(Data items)
Content starts

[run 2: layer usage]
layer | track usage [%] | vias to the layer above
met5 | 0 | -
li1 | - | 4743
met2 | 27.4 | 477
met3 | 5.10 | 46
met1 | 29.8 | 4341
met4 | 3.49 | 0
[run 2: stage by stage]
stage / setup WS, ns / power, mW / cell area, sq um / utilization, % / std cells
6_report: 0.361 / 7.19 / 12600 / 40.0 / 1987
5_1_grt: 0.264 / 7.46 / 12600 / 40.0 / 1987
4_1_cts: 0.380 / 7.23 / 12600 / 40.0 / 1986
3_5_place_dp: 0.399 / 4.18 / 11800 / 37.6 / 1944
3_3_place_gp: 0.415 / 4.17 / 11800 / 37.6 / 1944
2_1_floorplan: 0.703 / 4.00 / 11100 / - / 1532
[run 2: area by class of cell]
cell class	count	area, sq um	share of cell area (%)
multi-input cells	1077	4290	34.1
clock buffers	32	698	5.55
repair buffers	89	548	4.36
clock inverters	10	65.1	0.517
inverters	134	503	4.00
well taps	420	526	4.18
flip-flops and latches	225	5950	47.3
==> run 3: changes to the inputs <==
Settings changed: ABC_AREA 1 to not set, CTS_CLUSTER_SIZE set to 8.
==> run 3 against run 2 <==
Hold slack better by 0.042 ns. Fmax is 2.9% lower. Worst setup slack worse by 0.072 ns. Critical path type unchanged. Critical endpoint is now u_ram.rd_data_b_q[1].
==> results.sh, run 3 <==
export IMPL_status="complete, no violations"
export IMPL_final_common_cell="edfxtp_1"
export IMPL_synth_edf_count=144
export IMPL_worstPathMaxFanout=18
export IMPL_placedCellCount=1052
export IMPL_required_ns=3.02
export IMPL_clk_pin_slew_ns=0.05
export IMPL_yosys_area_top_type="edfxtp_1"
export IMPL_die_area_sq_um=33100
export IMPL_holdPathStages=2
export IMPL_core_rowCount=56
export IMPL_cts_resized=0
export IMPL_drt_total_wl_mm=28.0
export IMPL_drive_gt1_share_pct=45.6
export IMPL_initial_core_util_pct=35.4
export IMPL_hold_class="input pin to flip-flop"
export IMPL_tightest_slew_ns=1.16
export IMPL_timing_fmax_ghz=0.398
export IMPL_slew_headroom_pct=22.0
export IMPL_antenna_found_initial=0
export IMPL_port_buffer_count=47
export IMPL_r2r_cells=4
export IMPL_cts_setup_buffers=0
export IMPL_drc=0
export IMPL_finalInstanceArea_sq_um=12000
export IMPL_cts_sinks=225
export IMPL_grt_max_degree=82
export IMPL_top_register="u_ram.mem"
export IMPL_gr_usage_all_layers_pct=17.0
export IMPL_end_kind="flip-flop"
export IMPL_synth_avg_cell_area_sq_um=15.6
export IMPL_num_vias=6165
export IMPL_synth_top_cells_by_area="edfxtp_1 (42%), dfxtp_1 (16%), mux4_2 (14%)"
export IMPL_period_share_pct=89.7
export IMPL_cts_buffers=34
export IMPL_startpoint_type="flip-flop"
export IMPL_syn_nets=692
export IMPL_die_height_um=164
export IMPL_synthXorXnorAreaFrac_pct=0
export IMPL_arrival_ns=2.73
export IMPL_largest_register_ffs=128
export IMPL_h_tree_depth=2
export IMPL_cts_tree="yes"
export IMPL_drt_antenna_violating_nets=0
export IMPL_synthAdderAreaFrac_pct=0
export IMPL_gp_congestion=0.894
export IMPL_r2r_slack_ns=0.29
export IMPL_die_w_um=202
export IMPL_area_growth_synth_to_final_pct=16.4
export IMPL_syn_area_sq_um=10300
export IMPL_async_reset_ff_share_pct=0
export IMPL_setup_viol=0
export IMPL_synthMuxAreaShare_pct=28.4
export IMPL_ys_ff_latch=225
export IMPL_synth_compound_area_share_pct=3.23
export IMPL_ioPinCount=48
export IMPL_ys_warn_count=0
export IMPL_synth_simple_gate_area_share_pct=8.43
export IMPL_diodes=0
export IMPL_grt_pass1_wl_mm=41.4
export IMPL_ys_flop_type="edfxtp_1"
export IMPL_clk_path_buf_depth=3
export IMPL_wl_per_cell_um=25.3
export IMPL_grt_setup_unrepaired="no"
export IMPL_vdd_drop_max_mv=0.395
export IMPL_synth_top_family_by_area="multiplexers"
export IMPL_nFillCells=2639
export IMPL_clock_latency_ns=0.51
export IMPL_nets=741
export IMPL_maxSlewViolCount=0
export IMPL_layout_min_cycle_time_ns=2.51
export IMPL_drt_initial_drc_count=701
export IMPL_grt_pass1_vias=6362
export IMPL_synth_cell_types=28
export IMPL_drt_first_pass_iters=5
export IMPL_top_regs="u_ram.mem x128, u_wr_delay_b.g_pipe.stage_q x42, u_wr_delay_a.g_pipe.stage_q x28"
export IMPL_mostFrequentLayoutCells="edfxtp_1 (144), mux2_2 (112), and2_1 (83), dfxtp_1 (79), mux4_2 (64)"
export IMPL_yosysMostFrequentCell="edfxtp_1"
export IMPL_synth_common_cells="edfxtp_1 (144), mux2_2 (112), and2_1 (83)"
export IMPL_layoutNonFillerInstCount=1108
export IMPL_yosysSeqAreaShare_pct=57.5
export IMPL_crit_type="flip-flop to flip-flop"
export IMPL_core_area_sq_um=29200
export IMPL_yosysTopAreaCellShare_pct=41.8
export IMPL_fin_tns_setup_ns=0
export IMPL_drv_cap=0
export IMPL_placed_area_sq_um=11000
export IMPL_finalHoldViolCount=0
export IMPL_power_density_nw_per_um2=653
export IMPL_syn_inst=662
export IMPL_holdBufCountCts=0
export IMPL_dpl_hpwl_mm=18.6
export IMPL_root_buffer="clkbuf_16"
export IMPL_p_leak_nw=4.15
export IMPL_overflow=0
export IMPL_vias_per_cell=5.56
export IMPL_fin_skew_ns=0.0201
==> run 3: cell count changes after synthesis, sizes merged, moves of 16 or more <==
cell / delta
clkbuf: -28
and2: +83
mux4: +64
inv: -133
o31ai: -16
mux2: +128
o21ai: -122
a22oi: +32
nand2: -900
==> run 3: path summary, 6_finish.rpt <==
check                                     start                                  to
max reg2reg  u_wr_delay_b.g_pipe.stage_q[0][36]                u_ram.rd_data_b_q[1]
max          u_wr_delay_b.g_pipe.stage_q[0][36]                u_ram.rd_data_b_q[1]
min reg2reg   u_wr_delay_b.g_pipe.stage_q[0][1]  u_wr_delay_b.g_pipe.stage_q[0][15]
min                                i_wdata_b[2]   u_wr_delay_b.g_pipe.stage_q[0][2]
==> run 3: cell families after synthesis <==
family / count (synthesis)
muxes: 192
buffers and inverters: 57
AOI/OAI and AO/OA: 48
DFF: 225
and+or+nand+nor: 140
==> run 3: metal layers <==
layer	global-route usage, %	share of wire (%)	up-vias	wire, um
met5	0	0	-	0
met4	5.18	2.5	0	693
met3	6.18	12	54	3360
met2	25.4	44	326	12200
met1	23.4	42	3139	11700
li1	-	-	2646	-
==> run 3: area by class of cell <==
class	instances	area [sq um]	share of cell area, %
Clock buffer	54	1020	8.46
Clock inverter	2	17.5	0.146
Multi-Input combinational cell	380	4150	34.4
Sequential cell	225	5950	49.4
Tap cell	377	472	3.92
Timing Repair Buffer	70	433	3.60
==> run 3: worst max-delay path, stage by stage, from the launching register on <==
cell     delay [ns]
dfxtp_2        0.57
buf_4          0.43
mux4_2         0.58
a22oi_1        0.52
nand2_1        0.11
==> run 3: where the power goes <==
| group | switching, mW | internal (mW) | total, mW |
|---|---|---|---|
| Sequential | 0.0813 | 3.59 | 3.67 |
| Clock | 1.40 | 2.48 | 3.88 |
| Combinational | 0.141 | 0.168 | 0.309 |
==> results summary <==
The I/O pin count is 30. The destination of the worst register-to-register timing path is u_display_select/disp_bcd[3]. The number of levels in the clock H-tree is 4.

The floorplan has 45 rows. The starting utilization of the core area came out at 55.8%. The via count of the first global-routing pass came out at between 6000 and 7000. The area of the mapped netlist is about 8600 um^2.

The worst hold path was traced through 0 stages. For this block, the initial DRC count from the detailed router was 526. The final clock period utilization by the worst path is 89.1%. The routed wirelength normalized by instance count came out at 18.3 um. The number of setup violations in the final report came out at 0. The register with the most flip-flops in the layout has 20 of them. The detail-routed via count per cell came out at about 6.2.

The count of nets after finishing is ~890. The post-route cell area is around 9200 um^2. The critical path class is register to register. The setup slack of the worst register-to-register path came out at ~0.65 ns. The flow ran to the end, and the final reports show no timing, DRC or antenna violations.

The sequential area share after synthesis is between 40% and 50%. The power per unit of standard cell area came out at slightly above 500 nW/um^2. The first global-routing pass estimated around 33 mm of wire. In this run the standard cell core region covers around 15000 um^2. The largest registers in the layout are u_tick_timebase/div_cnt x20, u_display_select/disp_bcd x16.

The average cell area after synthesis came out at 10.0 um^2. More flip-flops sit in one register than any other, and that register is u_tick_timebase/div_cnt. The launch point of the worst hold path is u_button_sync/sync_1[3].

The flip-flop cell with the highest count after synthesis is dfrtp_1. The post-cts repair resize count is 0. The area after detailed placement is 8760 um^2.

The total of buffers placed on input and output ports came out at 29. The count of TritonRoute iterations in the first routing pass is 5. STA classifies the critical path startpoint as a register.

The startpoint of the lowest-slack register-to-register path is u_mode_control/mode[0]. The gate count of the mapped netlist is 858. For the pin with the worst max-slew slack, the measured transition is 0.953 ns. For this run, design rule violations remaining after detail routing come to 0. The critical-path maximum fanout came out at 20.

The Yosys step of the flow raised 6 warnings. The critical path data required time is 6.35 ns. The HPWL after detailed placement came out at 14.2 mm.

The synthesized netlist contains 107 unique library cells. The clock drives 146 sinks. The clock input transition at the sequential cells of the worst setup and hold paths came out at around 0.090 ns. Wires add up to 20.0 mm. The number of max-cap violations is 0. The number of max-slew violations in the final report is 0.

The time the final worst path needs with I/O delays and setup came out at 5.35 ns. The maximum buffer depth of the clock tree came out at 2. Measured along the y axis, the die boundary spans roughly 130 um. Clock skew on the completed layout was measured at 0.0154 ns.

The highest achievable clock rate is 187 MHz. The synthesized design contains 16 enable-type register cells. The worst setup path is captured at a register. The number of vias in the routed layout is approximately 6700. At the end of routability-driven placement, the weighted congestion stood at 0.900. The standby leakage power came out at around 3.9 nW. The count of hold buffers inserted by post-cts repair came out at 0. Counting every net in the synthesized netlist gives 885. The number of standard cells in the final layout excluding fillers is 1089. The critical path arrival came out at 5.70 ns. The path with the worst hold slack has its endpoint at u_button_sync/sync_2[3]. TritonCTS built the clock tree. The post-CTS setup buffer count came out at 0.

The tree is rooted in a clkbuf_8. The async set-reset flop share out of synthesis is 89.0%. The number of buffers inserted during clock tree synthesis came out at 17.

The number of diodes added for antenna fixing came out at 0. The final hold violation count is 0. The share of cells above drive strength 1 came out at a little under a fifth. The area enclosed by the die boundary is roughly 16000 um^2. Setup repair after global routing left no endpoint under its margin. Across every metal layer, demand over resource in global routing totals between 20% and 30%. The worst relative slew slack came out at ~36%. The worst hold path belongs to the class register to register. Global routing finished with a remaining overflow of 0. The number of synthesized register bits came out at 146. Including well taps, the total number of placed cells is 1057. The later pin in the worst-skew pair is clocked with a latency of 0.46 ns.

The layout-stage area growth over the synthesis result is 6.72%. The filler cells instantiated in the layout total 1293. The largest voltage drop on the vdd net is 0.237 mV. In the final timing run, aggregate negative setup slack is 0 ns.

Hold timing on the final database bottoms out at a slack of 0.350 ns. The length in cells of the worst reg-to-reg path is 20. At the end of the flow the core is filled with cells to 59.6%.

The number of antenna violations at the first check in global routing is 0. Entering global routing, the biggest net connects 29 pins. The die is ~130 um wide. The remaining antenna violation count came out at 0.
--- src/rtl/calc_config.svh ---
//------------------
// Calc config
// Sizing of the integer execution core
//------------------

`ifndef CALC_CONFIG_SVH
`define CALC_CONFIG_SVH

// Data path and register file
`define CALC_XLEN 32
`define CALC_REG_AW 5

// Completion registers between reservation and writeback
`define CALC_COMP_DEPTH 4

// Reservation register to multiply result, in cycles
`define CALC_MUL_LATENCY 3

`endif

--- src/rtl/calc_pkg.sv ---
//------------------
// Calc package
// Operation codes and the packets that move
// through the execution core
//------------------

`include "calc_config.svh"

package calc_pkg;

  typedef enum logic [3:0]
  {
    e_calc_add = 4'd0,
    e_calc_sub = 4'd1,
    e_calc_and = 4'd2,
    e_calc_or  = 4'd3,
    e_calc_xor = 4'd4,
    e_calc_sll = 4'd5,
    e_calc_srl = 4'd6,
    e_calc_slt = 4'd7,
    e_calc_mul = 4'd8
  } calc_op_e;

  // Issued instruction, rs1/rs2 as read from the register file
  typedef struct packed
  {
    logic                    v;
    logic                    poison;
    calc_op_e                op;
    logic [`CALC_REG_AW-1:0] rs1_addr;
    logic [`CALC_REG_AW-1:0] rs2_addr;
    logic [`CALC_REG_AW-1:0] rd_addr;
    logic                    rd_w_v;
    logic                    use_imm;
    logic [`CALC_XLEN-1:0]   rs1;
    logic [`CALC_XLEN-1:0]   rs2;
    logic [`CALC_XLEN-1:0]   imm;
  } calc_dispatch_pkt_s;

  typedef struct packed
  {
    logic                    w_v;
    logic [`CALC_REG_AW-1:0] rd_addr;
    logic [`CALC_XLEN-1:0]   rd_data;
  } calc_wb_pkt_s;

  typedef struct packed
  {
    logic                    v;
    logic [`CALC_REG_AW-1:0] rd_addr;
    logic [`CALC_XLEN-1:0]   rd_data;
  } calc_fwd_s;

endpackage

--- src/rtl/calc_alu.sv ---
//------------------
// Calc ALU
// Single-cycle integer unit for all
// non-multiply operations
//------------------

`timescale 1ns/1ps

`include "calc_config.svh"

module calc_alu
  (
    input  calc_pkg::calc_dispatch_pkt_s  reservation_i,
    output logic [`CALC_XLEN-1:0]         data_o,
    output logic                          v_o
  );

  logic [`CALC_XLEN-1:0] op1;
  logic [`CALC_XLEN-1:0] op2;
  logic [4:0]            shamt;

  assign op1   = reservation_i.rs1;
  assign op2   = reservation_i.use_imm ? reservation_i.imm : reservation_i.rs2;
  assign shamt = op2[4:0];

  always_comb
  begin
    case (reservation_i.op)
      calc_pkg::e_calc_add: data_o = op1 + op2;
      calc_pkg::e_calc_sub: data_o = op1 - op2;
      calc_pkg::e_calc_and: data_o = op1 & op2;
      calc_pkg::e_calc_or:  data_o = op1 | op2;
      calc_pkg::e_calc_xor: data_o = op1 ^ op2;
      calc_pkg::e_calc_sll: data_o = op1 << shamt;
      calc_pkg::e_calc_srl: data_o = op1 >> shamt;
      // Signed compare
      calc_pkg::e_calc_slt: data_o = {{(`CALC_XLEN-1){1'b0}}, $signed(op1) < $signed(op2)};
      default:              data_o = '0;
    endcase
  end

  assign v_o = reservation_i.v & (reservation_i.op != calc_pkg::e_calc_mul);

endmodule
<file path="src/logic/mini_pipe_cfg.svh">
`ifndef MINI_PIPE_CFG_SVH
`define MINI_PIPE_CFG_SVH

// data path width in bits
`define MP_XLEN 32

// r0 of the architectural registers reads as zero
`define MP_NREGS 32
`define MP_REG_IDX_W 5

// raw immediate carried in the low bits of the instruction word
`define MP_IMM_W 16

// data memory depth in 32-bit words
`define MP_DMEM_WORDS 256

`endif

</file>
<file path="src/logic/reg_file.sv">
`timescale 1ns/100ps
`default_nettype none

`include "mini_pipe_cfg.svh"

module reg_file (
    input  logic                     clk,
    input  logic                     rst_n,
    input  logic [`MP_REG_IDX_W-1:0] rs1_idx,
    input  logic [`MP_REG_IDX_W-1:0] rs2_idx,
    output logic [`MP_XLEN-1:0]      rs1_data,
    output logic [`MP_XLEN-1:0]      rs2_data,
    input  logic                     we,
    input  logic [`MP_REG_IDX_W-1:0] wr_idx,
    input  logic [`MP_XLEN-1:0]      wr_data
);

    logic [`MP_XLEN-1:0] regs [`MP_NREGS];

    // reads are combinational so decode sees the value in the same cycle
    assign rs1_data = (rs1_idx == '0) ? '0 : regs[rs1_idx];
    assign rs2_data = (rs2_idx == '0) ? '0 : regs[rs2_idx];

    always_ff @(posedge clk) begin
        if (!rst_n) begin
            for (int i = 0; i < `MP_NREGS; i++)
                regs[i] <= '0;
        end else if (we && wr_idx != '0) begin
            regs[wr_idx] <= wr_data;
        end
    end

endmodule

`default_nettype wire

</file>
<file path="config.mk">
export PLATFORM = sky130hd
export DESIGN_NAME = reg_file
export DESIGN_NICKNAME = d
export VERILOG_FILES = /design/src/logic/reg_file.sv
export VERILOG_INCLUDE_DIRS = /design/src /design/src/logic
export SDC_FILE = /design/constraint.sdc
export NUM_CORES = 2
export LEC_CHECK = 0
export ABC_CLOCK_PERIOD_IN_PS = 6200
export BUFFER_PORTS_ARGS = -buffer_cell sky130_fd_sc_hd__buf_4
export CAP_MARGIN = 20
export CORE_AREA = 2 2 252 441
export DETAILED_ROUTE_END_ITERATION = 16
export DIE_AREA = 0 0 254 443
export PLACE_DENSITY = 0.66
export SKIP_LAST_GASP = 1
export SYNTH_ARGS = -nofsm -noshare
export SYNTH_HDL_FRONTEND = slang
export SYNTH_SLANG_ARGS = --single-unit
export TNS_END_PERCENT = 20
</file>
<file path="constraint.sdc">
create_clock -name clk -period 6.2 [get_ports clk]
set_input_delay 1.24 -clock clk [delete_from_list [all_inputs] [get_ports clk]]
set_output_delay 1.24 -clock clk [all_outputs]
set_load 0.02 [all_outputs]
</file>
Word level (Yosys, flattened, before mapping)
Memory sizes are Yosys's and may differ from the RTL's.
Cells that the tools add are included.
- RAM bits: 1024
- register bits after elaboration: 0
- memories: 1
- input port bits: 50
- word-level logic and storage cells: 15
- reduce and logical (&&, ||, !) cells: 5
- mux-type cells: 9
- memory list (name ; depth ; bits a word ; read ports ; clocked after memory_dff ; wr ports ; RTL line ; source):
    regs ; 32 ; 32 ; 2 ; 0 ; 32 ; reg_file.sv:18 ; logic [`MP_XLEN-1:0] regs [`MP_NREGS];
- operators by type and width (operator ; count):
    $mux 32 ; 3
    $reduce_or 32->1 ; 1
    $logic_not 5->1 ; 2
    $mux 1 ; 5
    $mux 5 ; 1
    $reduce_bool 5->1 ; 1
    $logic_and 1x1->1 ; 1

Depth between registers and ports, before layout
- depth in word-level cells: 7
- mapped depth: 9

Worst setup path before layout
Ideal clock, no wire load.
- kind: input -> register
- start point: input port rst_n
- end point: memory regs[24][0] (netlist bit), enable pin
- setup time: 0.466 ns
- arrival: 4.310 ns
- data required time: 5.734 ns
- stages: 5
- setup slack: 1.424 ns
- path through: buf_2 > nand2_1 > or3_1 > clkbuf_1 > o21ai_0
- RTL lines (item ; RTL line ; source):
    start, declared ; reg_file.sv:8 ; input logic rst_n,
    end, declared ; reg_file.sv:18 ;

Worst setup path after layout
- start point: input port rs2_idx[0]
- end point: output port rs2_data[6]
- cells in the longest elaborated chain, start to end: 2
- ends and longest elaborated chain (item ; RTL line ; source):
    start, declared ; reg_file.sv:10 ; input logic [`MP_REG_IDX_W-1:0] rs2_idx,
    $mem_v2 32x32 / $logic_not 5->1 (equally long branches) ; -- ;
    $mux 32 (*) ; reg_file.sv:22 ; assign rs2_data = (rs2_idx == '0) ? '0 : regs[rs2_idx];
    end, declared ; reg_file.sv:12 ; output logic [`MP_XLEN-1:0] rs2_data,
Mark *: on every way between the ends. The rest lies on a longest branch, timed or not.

Content ends

What lines above contain the string "inverters"? Copy all of them.

clock inverters	10	65.1	0.517
inverters	134	503	4.00
buffers and inverters: 57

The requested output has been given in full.